Serum Sickness – causes, symptoms, diagnosis, treatment, pathology


Let’s imagine for a minute that you found
yourself in the somewhat unfavorable position of having being bitten by a venomous snake. Now, to treat that, you might get injected
with anti-venom, which is the serum, or just the liquid part of blood and it’s had the
coagulation proteins removed, and it comes from another animal, like a mouse, and that
mouse has already encountered that particular venom and so it’s developed antibodies against
it. These antibodies can bind to the venom molecules
and render them harmless. Now normally that’s the end of that, but in
serum sickness, your immune system actually mounts an attack against the foreign serum. It’s just like attacking a friendly police
officer that’s trying to help you out. Serum sickness is a type III hypersensitivity
reaction, which means that it’s mediated by immune complexes, which are combinations
of antibodies and soluble antigens, in this case the antigens are the foreign antibodies
in the serum.

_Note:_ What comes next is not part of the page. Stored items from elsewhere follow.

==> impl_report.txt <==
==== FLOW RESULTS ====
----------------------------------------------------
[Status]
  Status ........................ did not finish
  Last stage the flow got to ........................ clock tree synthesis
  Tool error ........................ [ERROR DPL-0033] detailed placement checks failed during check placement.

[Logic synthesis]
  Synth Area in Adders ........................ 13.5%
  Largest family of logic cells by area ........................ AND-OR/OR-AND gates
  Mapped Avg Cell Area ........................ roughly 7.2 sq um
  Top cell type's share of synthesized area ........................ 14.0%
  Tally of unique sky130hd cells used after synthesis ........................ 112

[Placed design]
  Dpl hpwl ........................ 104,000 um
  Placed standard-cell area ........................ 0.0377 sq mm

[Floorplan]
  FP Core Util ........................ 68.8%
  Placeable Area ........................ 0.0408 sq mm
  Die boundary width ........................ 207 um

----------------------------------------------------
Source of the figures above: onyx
File: design/flow/config.mk
export PLATFORM = sky130hd
export DESIGN_NAME = MIPS
export DESIGN_NICKNAME = MIPS
export VERILOG_FILES = /design/flow/design.v
export SDC_FILE = /design/flow/constraint.sdc
export NUM_CORES = 4
export LEC_CHECK = 0
export CAP_MARGIN = 20
export CORE_MARGIN = 2
export CORE_UTILIZATION = 72
export PLACE_DENSITY = 0.66
export SETUP_SLACK_MARGIN = 1.26
export SLEW_MARGIN = 20
File: design/flow/constraint.sdc
create_clock -name core_clock -period 8.31 [get_ports {clk}]
set_input_delay 1.6620 -clock core_clock [delete_from_list [all_inputs] [get_ports {clk}]]
set_output_delay 1.6620 -clock core_clock [all_outputs]
set_load 0.01 [all_outputs]
File: design/flow/design.v
`timescale 1ns / 1ps
module JC_block(
    input [15:0] jmp_address_pm,
    input [15:0] current_address,
    input [5:0] op,
    input [1:0] flag_ex,
    input interrupt,
    input clk,
    input reset,
    output [15:0] jmp_loc,
    output pc_mux_sel
    );
    wire JV;
    wire JNV;
    wire JZ;
    wire JNZ;
    wire JMP;
    wire RET;
    wire [1:0] flag_mux_1;
    wire [1:0] flag_mux_2;
    reg [1:0] flag_reg;
    wire [15:0] nxt_address;
    wire [15:0] current_address_mux;
    reg [15:0] current_address_reg;
    wire [15:0] jmp_address_mux;
    reg F1;
    reg F2;
    assign JV =  ~op[5] & op[4] & op[3] & op[2] & ~op[1] & ~op[0] ;  
    assign JNV = ~op[5] & op[4] & op[3] & op[2] & ~op[1] & op[0] ;  
    assign JZ =  ~op[5] & op[4] & op[3] & op[2] & op[1] & ~op[0] ;  
    assign JNZ = ~op[5] & op[4] & op[3] & op[2] & op[1] & op[0] ;  
    assign JMP = ~op[5] & op[4] & op[3] & ~op[2] & ~op[1] & ~op[0] ;
    assign RET = ~op[5] & op[4] & ~op[3] & ~op[2] & ~op[1] & ~op[0] ;
    assign flag_mux_1 = (F2) ? flag_ex : flag_reg ;
    assign flag_mux_2 = (RET) ? flag_reg : flag_ex ;
    assign nxt_address = current_address + 1;
    assign current_address_mux = (interrupt)? nxt_address : current_address_reg ;
    assign jmp_address_mux = (F1) ? 'hf0000 : jmp_address_pm;
    assign jmp_loc = (RET) ? current_address_reg : jmp_address_mux ;
    assign pc_mux_sel = ( JV & flag_mux_2[0] ) | ( ~flag_mux_2[0] & JNV ) | ( JZ & flag_mux_2[1] ) | ( ~flag_mux_2[1] & JNZ ) | JMP | RET | F1 ;
    always @(posedge clk ) begin
        if (reset) begin
            flag_reg <= flag_mux_1 ;
            current_address_reg <= current_address_mux ;
            F1 <= interrupt;
            F2 <= interrupt;  
        end
        else begin
            flag_reg <= 0 ;
            current_address_reg <= 0 ;
            F1 <= 0 ;
            F2 <= 0 ;
        end
    end
endmodule
==> umber <==
## cpu
module cpu(
	input clk,rst,
	output [9:0] instr_Addr,
	input [15:0] instr,
	output reg [8:0] data_Addr,
	output reg [15:0] write_data,
	input [15:0] read_data,
	output write_enable
    );
make LEC_CHECK=0 ABC_AREA=1 CAP_MARGIN=20 CELL_PAD_IN_SITES_DETAIL_PLACEMENT=1 CORE_MARGIN=2 CORE_UTILIZATION=40 CTS_CLUSTER_DIAMETER=228 GPL_ROUTABILITY_DRIVEN=0 GPL_TIMING_DRIVEN=0 HOLD_SLACK_MARGIN=0.17 MAX_ROUTING_LAYER=met4 MIN_ROUTING_LAYER=met2 PLACE_DENSITY_LB_ADDON=0.12 SLEW_MARGIN=20 TNS_END_PERCENT=75 finish   # period 165.0 ns
run.sh (not shown) runs the stock make flow with config.mk's settings and CLKGATE_MAP_FILE=.
==> inputs of maple, as changes to umber <==
Settings changed: ABC_AREA 1 to default, CAP_MARGIN 20 to 15, CELL_PAD_IN_SITES_DETAIL_PLACEMENT 1 to default, CORE_ASPECT_RATIO from default to 1.2, CORE_UTILIZATION 40 to 58, CTS_CLUSTER_DIAMETER 228 to 153, GPL_ROUTABILITY_DRIVEN 0 to default, GPL_TIMING_DRIVEN 0 to 1, HOLD_SLACK_MARGIN 0.17 to default, MAX_ROUTING_LAYER met4 to default, MIN_ROUTING_LAYER met2 to met1, PLACE_DENSITY_LB_ADDON 0.12 to default, SETUP_SLACK_MARGIN from default to -1.34, TNS_END_PERCENT 75 to default.
==> flow/constraint.sdc (replaced) <==
create_clock -name core_clock -period 100.0 [get_ports {clk}]
set_input_delay 20.0000 -clock core_clock [delete_from_list [all_inputs] [get_ports {clk}]]
set_output_delay 20.0000 -clock core_clock [all_outputs]
set_load 0.01 [all_outputs]
==> results <==
Average cell area after synthesis: maple 7.40 sq um; umber 6.51 sq um
Count of instantiated cells in the yosys netlist: maple 10,400; umber 12,200
Post-synthesis share of cell area spent on full adders, half adders and majority gates: maple 0.298; umber 0.289
Die outline area: maple 135,000 sq um; umber 202,000 sq um
Fraction of the mapped netlist area in simple logic gates: maple 0.229; umber 0.299
Area fraction in xor and xnor cells: maple 0.0672; umber 0.0675
Fraction of synthesized area in multiplexers: maple 0.0412; umber 0.000773
FP Rows: maple 146; umber 163
Outcome: maple complete, but fails checks; umber stopped before the end
Stage where the flow stopped: maple -; umber global routing
Reasons for failing layout checks: maple negative setup slack; umber -
Core area: maple 132,000 sq um; umber 197,000 sq um
Post-synthesis instance area: maple 76,900 sq um; umber 79,400 sq um
Compound-Gate Fraction of Synth Area: maple 0.224; umber 0.153
Cell Type Count: maple 135; umber 99
Y dimension of the die: maple 403 um; umber 449 um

Now normally, antibodies, which are sometimes
called immunoglobulins, are produced by plasma cells, which are fully mature and differentiated
B cells. B cells have multiple IgM antibodies on their
surface and they act like receptors. When an antigen binds to two of these receptors
it’s called cross-linking. This triggers the B cell to take in the antigen,
break it all apart, and present a piece on the surface on a protein called MHC class
II, which stands for major histocompatibility complex class II. Nearby T helper cells can then bind to the
MHC class II protein via their T cell receptor, this happens along with costimulatory molecule
CD4. The B cell’s CD40 also binds to the T cell’s
CD40 ligand, and that causes the T cell to release cytokines, which then results in B
cell activation and class switching, or isotype switching. This means that it changes from producing
IgM antibodies to producing IgG antibodies instead. After class switching, B cells become plasma
cells and they focus on producing large amounts of this IgG antibody. The IgG antibodies bind to the antigen on
pathogens like a bacterium the IgG antibodies would bind to the antigen on the bacterium
and mark it for destruction by macrophages and neutrophils.. In serum sickness, however, plasma cells start
producing IgG antibodies in response to the antibodies in foreign serum that gets mistaken
for a harmful antigen. This process all starts with the initial exposure
exposure to the foreign antibodies that triggers the B cells to become plasma cells and produce
IgG antibodies against the foreign antibodies; and this all usually takes 4 to 10 days. If there are still foreign antibodies around,
the IgG will bind to them and form immune complexes. Since multiple IgGs can bind to the same antigen,
we end up with large immune complexes that then get deposited in the basement membrane
of blood vessels. This can happen in blood vessels throughout
the body, and that explains the various symptoms that can develop from serum sickness. Once these immune complexes are deposited
in the basement membrane, they activate something called the complement system which is made
up of tiny proteins in the blood that attract nearby neutrophils. So, neutrophils come to the area and degranulate,
which means they dump a bunch of lysosomal enzymes and reactive oxygen species on the
surface of the blood vessels, and this causes tissue necrosis and inflammation. They also release cytokines which are tiny
signal proteins that attract additional immune cells, that’s why there’s local inflammation
as well as systemic inflammation. Now, let’s say that this person were to
have a second exposure to the serum. In that situation, the whole reaction would
be much, much faster, happening within hours, and it would also be much more potent since
there are already tons and tons of plasma cells from the first exposure, and these are
all prepped and ready to produce IgG antibodies against the antigen. The symptoms of serum sickness include fever,
rashes, and itching and these usually starts within one or two weeks after the initial
exposure to the serum or 12 to 36 hours after a second exposure. There might also be lymphadenopathy, or swelling
of lymph nodes, proteinuria which is an increase in the concentration of protein in the urine,
and arthralgia, which is joint pain. The diagnosis is usually made when there are
allergy-like symptoms that start a week or two after a first-time exposure to foreign
serum. The treatment for serum sickness is generally
to use antihistamines and analgesics which help with symptoms and to avoid the serum
that triggered the reaction in the future. OK, so to recap the main points…serum sickness
is a type III hypersensitivity reaction where foreign blood serum causes an allergy-like
response. This happens when small, soluble antigens,
so the foreign serum, elicit the production of antibodies, and those antigens and antibodies
bind together to form immune complexes. These immune complexes then build up on the
basement membrane of blood vessels in various parts of the body, and then the complement
system is activated and this causes inflammation in and damage to nearby tissues.